Finally, we used multiple lines of evidence to determine that one of the individuals was affected by tuberculosis. It is already known that tuberculosis was endemic in the Roman Imperial period thanks to the writings and ancient descriptions from Celsus (De Medicina, III, 22; 1st cent. AD), Galen and Celio Aureliano, and Aretheus of Cappadocia (Signa chron., I, 8; 2nd cent. AD). The increased population density that characterized the beginning of the Roman era, probably due to the development of an urban Roman way of life, favoured the spread of tuberculosis across Italy86,87,88.

In conclusion, our study—albeit limited to one individual—confirms and demonstrates the possibility of applying palaeogenomic methods to study human remains from this unique site. Our initial findings provide a foundation to promote an intensive analysis of well-preserved Pompeian individuals. Supported by the enormous amount of archaeological information that has been collected in the past century for the city of Pompeii, their paleogenetic analyses will help us to reconstruct the lifestyle of this fascinating population of the Imperial Roman period.

Materials and methods

Skeletal biology

Sex-determination was carried out using DSP (Diagnose Sexuelle Probabiliste)89.

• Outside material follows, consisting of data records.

===== config.mk =====
export PLATFORM = sky130hd
export DESIGN_NAME = smm_cmd_handler
export DESIGN_NICKNAME = d
export VERILOG_FILES = /design/src/include/smm_pkg.sv /design/src/verilog/smm_cmd_handler.sv
export VERILOG_INCLUDE_DIRS = /design/src /design/src/include
export SDC_FILE = /design/constraint.sdc
export NUM_CORES = 1
export LEC_CHECK = 0
export BUFFER_PORTS_ARGS = -buffer_cell sky130_fd_sc_hd__buf_2
export CORE_MARGIN = 3
export CORE_UTILIZATION = 40
export CTS_BUF_LIST = sky130_fd_sc_hd__clkbuf_8
export CTS_CLUSTER_SIZE = 24
export DETAILED_ROUTE_END_ITERATION = 8
export PLACE_DENSITY = 0.61
export SYNTH_ARGS = -nofsm -noshare
export SYNTH_HDL_FRONTEND = slang
export SYNTH_SLANG_ARGS = --single-unit

===== constraint.sdc =====
create_clock -name i_mclk -period 3.3 [get_ports i_mclk]
set_input_delay 0.825 -clock i_mclk [delete_from_list [all_inputs] [get_ports i_mclk]]
set_output_delay 0.825 -clock i_mclk [all_outputs]
set_load 0.005 [all_outputs]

Age-at-death was determined using changes to the pubic symphysis90 and the auricular surface of the ilium91 for both individuals. Concerning individual A, a radiographic method based on the apposition of secondary dentine was applied to the digital radiograph of the two left lower premolars22. Periapical digital radiographs were taken using a NOMAD hand-held dental X-ray device (Aribex, USA) combined with a digital sensor (DSX, Anthos, Italy) linked to a portable pc. All radiographs were taken with a Rinn-type digital sensor holder with 0.05 s exposure time and 60 kV.

Stature was estimated using statistical methods, taking into account the maximum length of long bones (humerus, ulna, femur and tibia), according to Giannecchini and Moggi-Cecchi22, and by applying the equations proposed by Pearson76 and by Trotter and Gleser for African-American19,20,21 that provide the most consistent estimates for Italian populations of Roman Age18.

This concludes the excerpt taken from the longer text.